**src/rtl/itest_pkg.sv**
```systemverilog
// Constants for the trace buffer integration test register bank
package itest_pkg;
   // Register byte offsets
   localparam logic [11:0] OFS_MODE_CTRL = 12'h0F00;
   localparam logic [11:0] OFS_MISC_OUT = 12'h0EE0;
   localparam logic [11:0] OFS_ACK_DRIVE = 12'h0EE4;
   localparam logic [11:0] OFS_IN_SAMPLE = 12'h0EE8;
   localparam logic [11:0] OFS_DATA_SAMPLE = 12'h0EEC;
   localparam logic [11:0] OFS_HS_DRIVE = 12'h0EF0;
   localparam int ADDR_W = 12;
   // Field positions
   localparam int BIT_ACQ = 0;
   localparam int BIT_FULL = 1;
   localparam int BIT_TRIG_ACK = 0;
   localparam int BIT_FLUSH_ACK = 1;
   localparam int BIT_TRIG = 0;
   localparam int BIT_FLUSH = 1;
   localparam int BIT_READY = 0;
   localparam int BIT_FVALID = 1;
   localparam int BIT_IME = 0;
   localparam int DATA_W = 32;
   localparam int SAMPLE_W = 5;
   // Trace data bits picked for sampling, low register bit first
   localparam int TAP0 = 0;
   localparam int TAP1 = 7;
   localparam int TAP2 = 15;
   localparam int TAP3 = 23;
   localparam int TAP4 = 31;
   localparam logic [1:0] RST_PAIR = 2'h0;
   localparam logic [1:0] HTRANS_NONSEQ = 2'h2;
   localparam logic [2:0] HSIZE_WORD = 3'h2;
   localparam logic [31:0] ZERO_WORD = 32'h0000_0000;
endpackage : itest_pkg

```
**src/rtl/itest_wr_if.sv**
```systemverilog
// Write strobe carrier between bus slave and register bank
`timescale 1ns/1ps
interface itest_wr_if;
   logic we;
   logic [11:0] addr;
   logic [31:0] wdata;
   logic [11:0] raddr;
   logic [31:0] rdata;
   modport slave (output we, output addr, output wdata, output raddr, input rdata);
   modport bank (input we, input addr, input wdata, input raddr, output rdata);
endinterface : itest_wr_if

```
**src/rtl/itest_ahb.sv**
```systemverilog
// AHB-Lite slave front end for the test register bank
`timescale 1ns/1ps
module itest_ahb (
   input wire logic i_clk,
   input wire logic i_rst_n,
   input wire logic i_hsel,
   input wire logic [11:0] i_haddr,
   input wire logic [1:0] i_htrans,
   input wire logic i_hwrite,
   input wire logic [2:0] i_hsize,
   input wire logic i_hready,
   input wire logic [31:0] i_hwdata,
   output logic [31:0] o_hrdata,
   itest_wr_if.slave wr
);
   logic wr_pend;
   logic [11:0] wr_addr;
   logic rd_now;

   // Address phase accepted: word transfer only
   assign rd_now = i_hsel && i_hready && i_htrans[1] && !i_hwrite
      && (i_hsize == itest_pkg::HSIZE_WORD);
   assign wr.we = wr_pend;
   assign wr.addr = wr_addr;
   assign wr.wdata = i_hwdata;
   assign wr.raddr = i_haddr;

   always_ff @(posedge i_clk or negedge i_rst_n) begin
      if (!i_rst_n) begin
         wr_pend <= 1'b0;
         wr_addr <= '0;
         o_hrdata <= itest_pkg::ZERO_WORD;
      end else begin
         wr_pend <= i_hsel && i_hready && i_htrans[1] && i_hwrite
            && (i_hsize == itest_pkg::HSIZE_WORD);
         wr_addr <= i_haddr;
         o_hrdata <= rd_now ? wr.rdata : itest_pkg::ZERO_WORD;
      end
   end
endmodule : itest_ahb

```
**src/flat_wrapper.sv**
```systemverilog
// flat-port wrapper written by rule: the top's interface ports become plain ports
module itest_ahb_flat 
  (i_clk, i_rst_n, i_hsel, i_haddr, i_htrans, i_hwrite, i_hsize, i_hready, i_hwdata, o_hrdata, wr_we, wr_addr, wr_wdata, wr_raddr, wr_rdata);
  itest_wr_if wr_i ();
  input wire logic i_clk;
  input wire logic i_rst_n;
  input wire logic i_hsel;
  input wire logic [11:0] i_haddr;
  input wire logic [1:0] i_htrans;
  input wire logic i_hwrite;
  input wire logic [2:0] i_hsize;
  input wire logic i_hready;
  input wire logic [31:0] i_hwdata;
  output logic [31:0] o_hrdata;
  output wire logic [$bits(wr_i.we)-1:0] wr_we;
  output wire logic [$bits(wr_i.addr)-1:0] wr_addr;
  output wire logic [$bits(wr_i.wdata)-1:0] wr_wdata;
  output wire logic [$bits(wr_i.raddr)-1:0] wr_raddr;
  input wire logic [$bits(wr_i.rdata)-1:0] wr_rdata;
  assign wr_we = wr_i.we;
  assign wr_addr = wr_i.addr;
  assign wr_wdata = wr_i.wdata;
  assign wr_raddr = wr_i.raddr;
  assign wr_i.rdata = wr_rdata;
  itest_ahb u_core (.i_clk(i_clk), .i_rst_n(i_rst_n), .i_hsel(i_hsel), .i_haddr(i_haddr), .i_htrans(i_htrans), .i_hwrite(i_hwrite), .i_hsize(i_hsize), .i_hready(i_hready), .i_hwdata(i_hwdata), .o_hrdata(o_hrdata), .wr(wr_i));
endmodule
```
==> config.mk <==
export PLATFORM = sky130hd
export DESIGN_NAME = usart_status_flush_events
export DESIGN_NICKNAME = d
export VERILOG_FILES = /design/src/include/usart_pkg.sv /design/src/verilog/flush_guard.sv /design/src/verilog/event_flags.sv /design/src/verilog/usart_status_flush_events.sv
export SDC_FILE = /design/constraint.sdc
export NUM_CORES = 1
export LEC_CHECK = 0
export BUFFER_PORTS_ARGS = -buffer_cell sky130_fd_sc_hd__buf_2
export CORE_AREA = 2 2 95 97
export DETAILED_ROUTE_END_ITERATION = 12
export DIE_AREA = 0 0 97 99
export HOLD_SLACK_MARGIN = 0.02
export PLACE_DENSITY = 0.79
export SYNTH_ARGS = -nofsm -noshare
export SYNTH_HDL_FRONTEND = slang
export SYNTH_SLANG_ARGS = --single-unit
==> constraint.sdc <==
create_clock -name mclk_i -period 2.5 [get_ports mclk_i]
set_input_delay 0.125 -clock mclk_i [delete_from_list [all_inputs] [get_ports mclk_i]]
set_output_delay 0.125 -clock mclk_i [all_outputs]
set_load 0.005 [all_outputs]
==> src/include/usart_pkg.sv <==
/*
 * Shared constants of the serial unit control/status block: register offsets,
 * field positions, reset values and the link state encoding.
 * Assumes a 32-bit APB with word-aligned registers and one 10 MHz clock.
 */
package usart_pkg;

    // ----------------------------------------------------------------
    // Register byte offsets
    // ----------------------------------------------------------------
    localparam logic [7:0] OFF_CSR = 8'h00;   // control_status_reg
    localparam logic [7:0] OFF_UCR = 8'h04;   // async_control_reg
    localparam logic [7:0] OFF_GCR = 8'h08;   // generic_control_reg
    localparam logic [7:0] OFF_DBUF = 8'h0C;  // shared_data_buffer
    localparam logic [7:0] OFF_BAUD = 8'h10;  // rate_mantissa_reg
    localparam logic [7:0] OFF_ISTAT = 8'h14; // Sticky event flags, write one to clear
    localparam logic [7:0] OFF_IMASK = 8'h18; // Event interrupt enables

    // ----------------------------------------------------------------
    // Field positions
    // ----------------------------------------------------------------
    localparam int CSR_MODE = 7;
    localparam int CSR_RE = 6;
    localparam int CSR_SLAVE = 5;
    localparam int CSR_FE = 4;
    localparam int CSR_ERR = 3;
    localparam int CSR_RXB = 2;
    localparam int CSR_TXB = 1;
    localparam int UCR_FLUSH = 7;
    localparam int EV_RX = 0;
    localparam int EV_TX = 1;
    localparam int EV_NUM = 2;

    // ----------------------------------------------------------------
    // Reset values and timing
    // ----------------------------------------------------------------
    localparam logic [7:1] CSR_RST = 7'h00;
    localparam logic [6:0] UCR_RST = 7'h02;   // High stop bit level
    localparam logic [7:0] GCR_RST = 8'h00;
    localparam logic [7:0] BAUD_RST = 8'h00;
    localparam logic [1:0] MASK_RST = 2'h0;
    localparam int GUARD_CYCLES_DEF = 16;     // One bit period after a flush

    // Link activity states, one-hot
    typedef enum logic [2:0] {
        LS_IDLE = 3'b001,
        LS_BUSY = 3'b010,
        LS_FLUSH = 3'b100
    } link_state_e;

endpackage : usart_pkg

==> src/verilog/flush_guard.sv <==
/*
 * Holds a flush for a fixed number of cycles and then reports done.
 * Assumes start_i is a one-cycle pulse; a new start restarts the count.
 */
module flush_guard #(
    parameter int CYCLES = 16
) (
    // Clock and reset
    input wire logic mclk_i,
    input wire logic rst_i,
    // Control
    input wire logic start_i,
    output logic done_o
);
    // The count register is 16 bits wide
    if (CYCLES < 1 || CYCLES > 65535) begin : g_bad
        $error("flush_guard: CYCLES must be 1 to 65535");
    end

    typedef struct packed {
        logic [15:0] cnt;
        logic done;
    } guard_s;

    guard_s q_r, q_nxt;

    // Count down from the load value, pulse done on the last step
    always_comb begin
        q_nxt = q_r;
        q_nxt.done = (q_r.cnt == 16'h0001) && !start_i;
        if (start_i) begin
            q_nxt.cnt = 16'(CYCLES);
        end else if (q_r.cnt != 16'h0000) begin
            q_nxt.cnt = q_r.cnt - 16'h0001;
        end
    end

    always_ff @(posedge mclk_i) begin
        if (rst_i) begin
            q_r <= '0;
        end else begin
            q_r <= q_nxt;
        end
    end

    assign done_o = q_r.done;

endmodule : flush_guard

==> src/verilog/event_flags.sv <==
/*
 * Sticky event flags with write-one-to-clear and a masked level interrupt.
 * Assumes set_i and clr_i are single-cycle strobes; set wins over clear.
 */
module event_flags #(
    parameter int N = 2
) (
    // Clock and reset
    input wire logic mclk_i,
    input wire logic rst_i,
    // Events and software
    input wire logic [N-1:0] set_i,
    input wire logic [N-1:0] clr_i,
    input wire logic [N-1:0] mask_i,
    // Results
    output logic [N-1:0] flag_o,
    output logic irq_o
);
    if (N < 1) begin : g_bad
        $error("event_flags: N must be at least 1");
    end

    typedef struct packed {
        logic [N-1:0] flag;
        logic irq;
    } flags_s;

    flags_s q_r, q_nxt;
    logic [N-1:0] flag_nxt;

    // Per-flag update, a set in the clearing cycle is kept
    for (genvar i = 0; i < N; i++) begin : g_flag
        assign flag_nxt[i] = set_i[i] | (q_r.flag[i] & ~clr_i[i]);
    end

    // Interrupt raised only for enabled flags
    always_comb begin
        q_nxt.flag = flag_nxt;
        q_nxt.irq = |(flag_nxt & mask_i); // RQ4
    end

    always_ff @(posedge mclk_i) begin
        if (rst_i) begin
            q_r <= '0;
        end else begin
            q_r <= q_nxt;
        end
    end

    assign flag_o = q_r.flag;
    assign irq_o = q_r.irq;

endmodule : event_flags
**config.mk**
```make
export PLATFORM = sky130hd
export DESIGN_NAME = gpio_wake_and_reset_out
export DESIGN_NICKNAME = d
export VERILOG_FILES = /design/src/gpio_wake_pkg.sv /design/src/gpio_wake_and_reset_out.sv /design/src/pin_sync.sv /design/src/wake_detect.sv
export SDC_FILE = /design/constraint.sdc
export NUM_CORES = 1
export LEC_CHECK = 0
export ABC_AREA = 1
export CORE_ASPECT_RATIO = 1.25
export CORE_UTILIZATION = 57
export CTS_CLUSTER_DIAMETER = 40
export DETAILED_ROUTE_END_ITERATION = 16
export DONT_BUFFER_PORTS = 1
export PLACE_DENSITY_LB_ADDON = 0.3
export SLEW_MARGIN = 30
export SYNTH_ARGS = -nofsm -noshare
export SYNTH_HDL_FRONTEND = slang
export SYNTH_SLANG_ARGS = --single-unit
```
**constraint.sdc**
```tcl
create_clock -name mclk -period 1.34 [get_ports mclk]
set_input_delay 0.268 -clock mclk [delete_from_list [all_inputs] [get_ports mclk]]
set_output_delay 0.268 -clock mclk [all_outputs]
set_load 0.01 [all_outputs]
```
**src/gpio_wake_pkg.sv**
```systemverilog
// constants, types and register map of the pin and wake block
//
// Overview of operation
// - general-purpose pins never enable an internal pull; undriven pins stay unpulled.
// - multifunction pin offers exactly three functions: gpio, sim switching, reset out.
// - sim switch setting written 1, then reboot, makes the multifunction pin do sim switching.
// - sim switch 0, pin config argument 4, then reboot gives general-purpose io.
// - sim switch 0, pin config argument 0, then reboot gives reset output.
// - reset-output mode drives the pin low during reset and power-up.
// - reset-output mode drives the pin high once power-on sequence is complete.
// - in deep power-off the reset output floats; board supplies any pull.
// - pins 28 to 31 act as gpio only after pin config enables them; the enable gates only their output drive, their inputs read at any time.
// - only five wake pins, terminal ready and card detect wake from sleep.
// - a general-purpose pin wakes the device only once enabled as wake source.
// - in sleep, any rising or falling edge on a monitored pin wakes.
// - deep low-power wakes: timer, four pins, two analog inputs, power key always.
// - deep sources act only in deep low-power; sleep pins only in sleep.
package gpio_wake_pkg;

    localparam int ADDR_W = 8;
    localparam int DATA_W = 32;
    localparam int GPIO_N = 10; // 0 multifunction, 1..5 wake a..e, 6..9 pins 28..31
    localparam int SYNC_N = 15;

    // register offsets
    localparam logic [7:0] OFS_CTRL = 8'h00;
    localparam logic [7:0] OFS_MF_CFG = 8'h04;
    localparam logic [7:0] OFS_DIR = 8'h08;
    localparam logic [7:0] OFS_OUT = 8'h0c;
    localparam logic [7:0] OFS_IN = 8'h10;
    localparam logic [7:0] OFS_EXT_EN = 8'h14;
    localparam logic [7:0] OFS_SLEEP_EN = 8'h18;
    localparam logic [7:0] OFS_DEEP_EN = 8'h1c;
    localparam logic [7:0] OFS_IRQ_STAT = 8'h20;
    localparam logic [7:0] OFS_IRQ_MASK = 8'h24;
    localparam logic [7:0] OFS_STATE = 8'h28;

    // field positions
    localparam int CTRL_SIM_SW_BIT = 0;
    localparam int CTRL_SIM_SEL_BIT = 1;
    localparam int IRQ_SLEEP_WAKE = 0;
    localparam int IRQ_DEEP_WAKE = 1;
    localparam int IRQ_CARD_IN = 2;
    localparam int IRQ_CARD_OUT = 3;
    localparam int IRQ_PWR_DONE = 4;
    localparam int IRQ_N = 5;

    // pin configuration arguments for the multifunction pin
    localparam logic [7:0] MF_ARG_GPIO = 8'h04;
    localparam logic [7:0] MF_ARG_RESET = 8'h00;

    // reset values
    localparam logic [7:0] MF_CFG_RST = 8'h00;
    localparam logic [GPIO_N-1:0] DIR_RST = 10'h000;
    localparam logic [GPIO_N-1:0] OUT_RST = 10'h000;
    localparam logic [3:0] EXT_EN_RST = 4'h0;
    localparam logic [4:0] SLEEP_EN_RST = 5'h00;
    localparam logic [6:0] DEEP_EN_RST = 7'h00;
    localparam logic [IRQ_N-1:0] IRQ_MASK_RST = 5'h00;

    typedef enum logic [1:0] {
        FUNC_GPIO,
        FUNC_SIM_SWITCH,
        FUNC_RESET_OUT
    } mf_func_t;

endpackage : gpio_wake_pkg

```
**src/gpio_wake_and_reset_out.sv**
```systemverilog
// multifunction pin, gpio bank and wake logic with register port
//
// Local design decisions: the plain strobed port and the placing of the registers.
`timescale 1ns/1ps
module gpio_wake_and_reset_out (
    input wire logic mclk,
    input wire logic arst_n,
    // register port
    input wire logic [gpio_wake_pkg::ADDR_W-1:0] reg_addr,
    input wire logic [gpio_wake_pkg::DATA_W-1:0] reg_wdata,
    input wire logic reg_wr,
    input wire logic reg_rd,
    output logic [gpio_wake_pkg::DATA_W-1:0] reg_rdata,
    // power manager, same clock domain
    input wire logic powerup_done,
    input wire logic soft_reboot,
    input wire logic sleep_state,
    input wire logic deep_lowpower_state,
    input wire logic deep_power_off_state,
    input wire logic timer_wake,
    // multifunction pin
    input wire logic multifunction_pin_i,
    output logic multifunction_pin_o,
    output logic multifunction_pin_oe,
    // wake pins a..e in bits 0..4
    input wire logic [4:0] wake_pin_i,
    output logic [4:0] wake_pin_o,
    output logic [4:0] wake_pin_oe,
    // pins 28..31 in bits 0..3
    input wire logic [3:0] ext_pin_i,
    output logic [3:0] ext_pin_o,
    output logic [3:0] ext_pin_oe,
    // other wake inputs from pins
    input wire logic terminal_ready_in,
    input wire logic card_detect_in,
    input wire logic analog_wake_a,
    input wire logic analog_wake_b,
    input wire logic power_key_n,
    // results
    output logic sleep_wake_req,
    output logic deep_wake_req,
    output logic irq
);
    import gpio_wake_pkg::*;

    // ****************************************************************
    // registers and state
    // ****************************************************************
    logic sim_sw_q;
    logic sim_sel_q;
    logic [7:0] mf_cfg_q;
    mf_func_t active_q;
    logic [GPIO_N-1:0] dir_q;
    logic [GPIO_N-1:0] out_q;
    logic [3:0] ext_en_q;
    logic [4:0] sleep_en_q;
    logic [6:0] deep_en_q;
    logic [IRQ_N-1:0] stat_q;
    logic [IRQ_N-1:0] stat_d;
    logic [IRQ_N-1:0] mask_q;
    logic [DATA_W-1:0] rdata_q;
    logic pwr_done_q;
    logic card_prev_q;
    logic mf_o_q;
    logic mf_oe_q;
    logic [4:0] wk_o_q;
    logic [4:0] wk_oe_q;
    logic [3:0] ext_o_q;
    logic [3:0] ext_oe_q;
    logic irq_q;

    // ****************************************************************
    // input synchronisation
    // ****************************************************************
    logic [SYNC_N-1:0] sync_w;

    // every pin passes two flops before use
    pin_sync #(
        .W(SYNC_N)
    ) u_sync (
        .mclk(mclk),
        .arst_n(arst_n),
        .async_i({~power_key_n, analog_wake_b, analog_wake_a, card_detect_in,
                  terminal_ready_in, ext_pin_i, wake_pin_i,
                  multifunction_pin_i}),
        .sync_o(sync_w)
    );

    wire mf_s = sync_w[0];
    wire [4:0] wk_s = sync_w[5:1];
    wire [3:0] ext_s = sync_w[9:6];
    wire term_s = sync_w[10];
    wire card_s = sync_w[11];
    wire adc_a_s = sync_w[12];
    wire adc_b_s = sync_w[13];
    wire pkey_s = sync_w[14]; // pressed level, idles low like reset
    wire [GPIO_N-1:0] gpio_in_w = {ext_s, wk_s, mf_s};

    // ****************************************************************
    // address decode
    // ****************************************************************
    wire wr_ctrl = reg_wr & (reg_addr == OFS_CTRL);
    wire wr_mf = reg_wr & (reg_addr == OFS_MF_CFG);
    wire wr_dir = reg_wr & (reg_addr == OFS_DIR);
    wire wr_out = reg_wr & (reg_addr == OFS_OUT);
    wire wr_ext = reg_wr & (reg_addr == OFS_EXT_EN);
    wire wr_sleep = reg_wr & (reg_addr == OFS_SLEEP_EN);
    wire wr_deep = reg_wr & (reg_addr == OFS_DEEP_EN);
    wire wr_mask = reg_wr & (reg_addr == OFS_IRQ_MASK);
    wire rd_stat = reg_rd & (reg_addr == OFS_IRQ_STAT);

    // ****************************************************************
    // multifunction selection
    // ****************************************************************
    // sim switching overrides the pin configuration argument
    mf_func_t sel_w;
    always_comb begin
        if (sim_sw_q) begin
            sel_w = FUNC_SIM_SWITCH;
        end else if (mf_cfg_q == MF_ARG_GPIO) begin
            sel_w = FUNC_GPIO;
        end else begin
            sel_w = FUNC_RESET_OUT;
        end
    end

    // only the two documented arguments are accepted
    wire mf_arg_ok = (reg_wdata[7:0] == MF_ARG_GPIO) |
                     (reg_wdata[7:0] == MF_ARG_RESET);

    // ****************************************************************
    // wake detection
    // ****************************************************************
    logic sleep_flag_w;
    logic sleep_req_w;
    logic deep_flag_w;
    logic deep_req_w;

    // sleep sources: five pins, terminal ready, card detect
    wake_detect #(
        .W(7)
    ) u_sleep_wake (
        .mclk(mclk),
        .arst_n(arst_n),
        .sig_i({card_s, term_s, wk_s}),
        .en_i({2'b11, sleep_en_q}),
        .armed_i(sleep_state),
        .flag_o(sleep_flag_w),
        .req_o(sleep_req_w)
    );

    // deep sources: timer, pins a c d e, two analog, power key
    wake_detect #(
        .W(8)
    ) u_deep_wake (
        .mclk(mclk),
        .arst_n(arst_n),
        .sig_i({pkey_s, adc_b_s, adc_a_s, wk_s[4], wk_s[3], wk_s[2],
                wk_s[0], timer_wake}),
        .en_i({1'b1, deep_en_q}),
        .armed_i(deep_lowpower_state),
        .flag_o(deep_flag_w),
        .req_o(deep_req_w)
    );

    // ****************************************************************
    // interrupt status
    // ****************************************************************
    // card detect rises on insertion, falls on removal
    wire card_in_ev = card_s & ~card_prev_q;
    wire card_out_ev = ~card_s & card_prev_q;
    wire pwr_done_ev = powerup_done & ~pwr_done_q;
    wire [IRQ_N-1:0] ev_w = {pwr_done_ev, card_out_ev, card_in_ev,
                             deep_req_w, sleep_req_w};

    // read clears, a new event in the same cycle wins
    always_comb begin
        stat_d = rd_stat ? ev_w : (stat_q | ev_w);
    end

    // ****************************************************************
    // pin drive
    // ****************************************************************
    // no pull is ever enabled; an undriven pin simply floats
    logic mf_o_d;
    logic mf_oe_d;
    always_comb begin
        case (active_q)
            FUNC_GPIO: begin
                mf_o_d = out_q[0];
                mf_oe_d = dir_q[0];
            end
            FUNC_SIM_SWITCH: begin
                mf_o_d = sim_sel_q;
                mf_oe_d = 1'b1;
            end
            FUNC_RESET_OUT: begin
                mf_o_d = powerup_done;
                mf_oe_d = 1'b1;
            end
            default: begin
                mf_o_d = 1'b0;
                mf_oe_d = 1'b0;
            end
        endcase
    end

    // deep power-off releases every pin, reset output included
    wire drive_ok = ~deep_power_off_state;
    wire [3:0] ext_oe_d = dir_q[9:6] & ext_en_q;

    // ****************************************************************
    // read mux
    // ****************************************************************
    logic [DATA_W-1:0] rmux_w;
    always_comb begin
        case (reg_addr)
            OFS_CTRL: rmux_w = {30'h0, sim_sel_q, sim_sw_q};
            OFS_MF_CFG: rmux_w = {22'h0, active_q, mf_cfg_q};
            OFS_DIR: rmux_w = {22'h0, dir_q};
            OFS_OUT: rmux_w = {22'h0, out_q};
            OFS_IN: rmux_w = {22'h0, gpio_in_w};
            OFS_EXT_EN: rmux_w = {28'h0, ext_en_q};
            OFS_SLEEP_EN: rmux_w = {27'h0, sleep_en_q};
            OFS_DEEP_EN: rmux_w = {25'h0, deep_en_q};
            OFS_IRQ_STAT: rmux_w = {27'h0, stat_q};
            OFS_IRQ_MASK: rmux_w = {27'h0, mask_q};
            OFS_STATE: rmux_w = {26'h0, deep_flag_w, sleep_flag_w,
                                 powerup_done, sel_w, pwr_done_q};
            default: rmux_w = 32'h0000_0000;
        endcase
    end

    // ****************************************************************
    // configuration registers
    // ****************************************************************
    // software settings
    always_ff @(posedge mclk or negedge arst_n) begin
        if (!arst_n) begin
            sim_sw_q <= 1'b0;
            sim_sel_q <= 1'b0;
            mf_cfg_q <= MF_CFG_RST;
            dir_q <= DIR_RST;
            out_q <= OUT_RST;
            ext_en_q <= EXT_EN_RST;
            sleep_en_q <= SLEEP_EN_RST;
            deep_en_q <= DEEP_EN_RST;
            mask_q <= IRQ_MASK_RST;
        end else begin
            if (wr_ctrl) begin
                sim_sw_q <= reg_wdata[CTRL_SIM_SW_BIT];
                sim_sel_q <= reg_wdata[CTRL_SIM_SEL_BIT];
            end
            if (wr_mf && mf_arg_ok) begin
                mf_cfg_q <= reg_wdata[7:0];
            end
            if (wr_dir) begin
                dir_q <= reg_wdata[GPIO_N-1:0];
            end
            if (wr_out) begin
                out_q <= reg_wdata[GPIO_N-1:0];
            end
            if (wr_ext) begin
                ext_en_q <= reg_wdata[3:0];
            end
            if (wr_sleep) begin
                sleep_en_q <= reg_wdata[4:0];
            end
            if (wr_deep) begin
                deep_en_q <= reg_wdata[6:0];
            end
            if (wr_mask) begin
                mask_q <= reg_wdata[IRQ_N-1:0];
            end
        end
    end

    // active function changes only on reboot
    always_ff @(posedge mclk or negedge arst_n) begin
        if (!arst_n) begin
            active_q <= FUNC_RESET_OUT;
        end else if (soft_reboot) begin
            active_q <= sel_w;
        end
    end

    // status, edge history, read data, interrupt
    always_ff @(posedge mclk or negedge arst_n) begin
        if (!arst_n) begin
            stat_q <= '0;
            card_prev_q <= 1'b0;
            pwr_done_q <= 1'b0;
            rdata_q <= '0;
            irq_q <= 1'b0;
        end else begin
            stat_q <= stat_d;
            card_prev_q <= card_s;
            pwr_done_q <= powerup_done;
            rdata_q <= reg_rd ? rmux_w : 32'h0000_0000;
            irq_q <= |(stat_d & mask_q);
        end
    end

    // pin output flops; reset holds the reset output low
    always_ff @(posedge mclk or negedge arst_n) begin
        if (!arst_n) begin
            mf_o_q <= 1'b0;
            mf_oe_q <= 1'b1;
            wk_o_q <= '0;
            wk_oe_q <= '0;
            ext_o_q <= '0;
            ext_oe_q <= '0;
        end else begin
            mf_o_q <= mf_o_d;
            mf_oe_q <= mf_oe_d & drive_ok;
            wk_o_q <= out_q[5:1];
            wk_oe_q <= dir_q[5:1] & {5{drive_ok}};
            ext_o_q <= out_q[9:6];
            ext_oe_q <= ext_oe_d & {4{drive_ok}};
        end
    end

    // ****************************************************************
    // outputs
    // ****************************************************************
    assign reg_rdata = rdata_q;
    assign multifunction_pin_o = mf_o_q;
    assign multifunction_pin_oe = mf_oe_q;
    assign wake_pin_o = wk_o_q;
    assign wake_pin_oe = wk_oe_q;
    assign ext_pin_o = ext_o_q;
    assign ext_pin_oe = ext_oe_q;
    assign sleep_wake_req = sleep_req_w;
    assign deep_wake_req = deep_req_w;
    assign irq = irq_q;

endmodule : gpio_wake_and_reset_out

```
**src/pin_sync.sv**
```systemverilog
// two-stage synchroniser for pin inputs
`timescale 1ns/1ps
module pin_sync #(
    parameter int W = 1
) (
    input wire logic mclk,
    input wire logic arst_n,
    input wire logic [W-1:0] async_i,
    output logic [W-1:0] sync_o
);
    logic [W-1:0] meta_q;
    logic [W-1:0] sync_q;

    // first stage feeds only the second
    always_ff @(posedge mclk or negedge arst_n) begin
        if (!arst_n) begin
            meta_q <= '0;
            sync_q <= '0;
        end else begin
            meta_q <= async_i;
            sync_q <= meta_q;
        end
    end

    assign sync_o = sync_q;
endmodule : pin_sync

```
**src/wake_detect.sv**
```systemverilog
// transition detector with latched wake flag and single request pulse
`timescale 1ns/1ps
module wake_detect #(
    parameter int W = 1
) (
    input wire logic mclk,
    input wire logic arst_n,
    input wire logic [W-1:0] sig_i,
    input wire logic [W-1:0] en_i,
    input wire logic armed_i,
    output logic flag_o,
    output logic req_o
);
    logic [W-1:0] prev_q;
    logic flag_q;
    logic req_q;
    wire hit = armed_i & (|((sig_i ^ prev_q) & en_i));

    // flag holds while armed, drops once the state is left
    always_ff @(posedge mclk or negedge arst_n) begin
        if (!arst_n) begin
            prev_q <= '0;
            flag_q <= 1'b0;
            req_q <= 1'b0;
        end else begin
            prev_q <= sig_i;
            flag_q <= armed_i & (flag_q | hit);
            req_q <= hit & ~flag_q;
        end
    end

    assign flag_o = flag_q;
    assign req_o = req_q;
endmodule : wake_detect

```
§ §
* **WORK REQUEST**: Starting at the line above that contains "package usart_pkg;", write out each line exactly until the line that contains "localparam logic [7:0] OFF_IMASK" has been written, and stop there.

* **RESULT**:
package usart_pkg;

    // ----------------------------------------------------------------
    // Register byte offsets
    // ----------------------------------------------------------------
    localparam logic [7:0] OFF_CSR = 8'h00;   // control_status_reg
    localparam logic [7:0] OFF_UCR = 8'h04;   // async_control_reg
    localparam logic [7:0] OFF_GCR = 8'h08;   // generic_control_reg
    localparam logic [7:0] OFF_DBUF = 8'h0C;  // shared_data_buffer
    localparam logic [7:0] OFF_BAUD = 8'h10;  // rate_mantissa_reg
    localparam logic [7:0] OFF_ISTAT = 8'h14; // Sticky event flags, write one to clear
    localparam logic [7:0] OFF_IMASK = 8'h18; // Event interrupt enables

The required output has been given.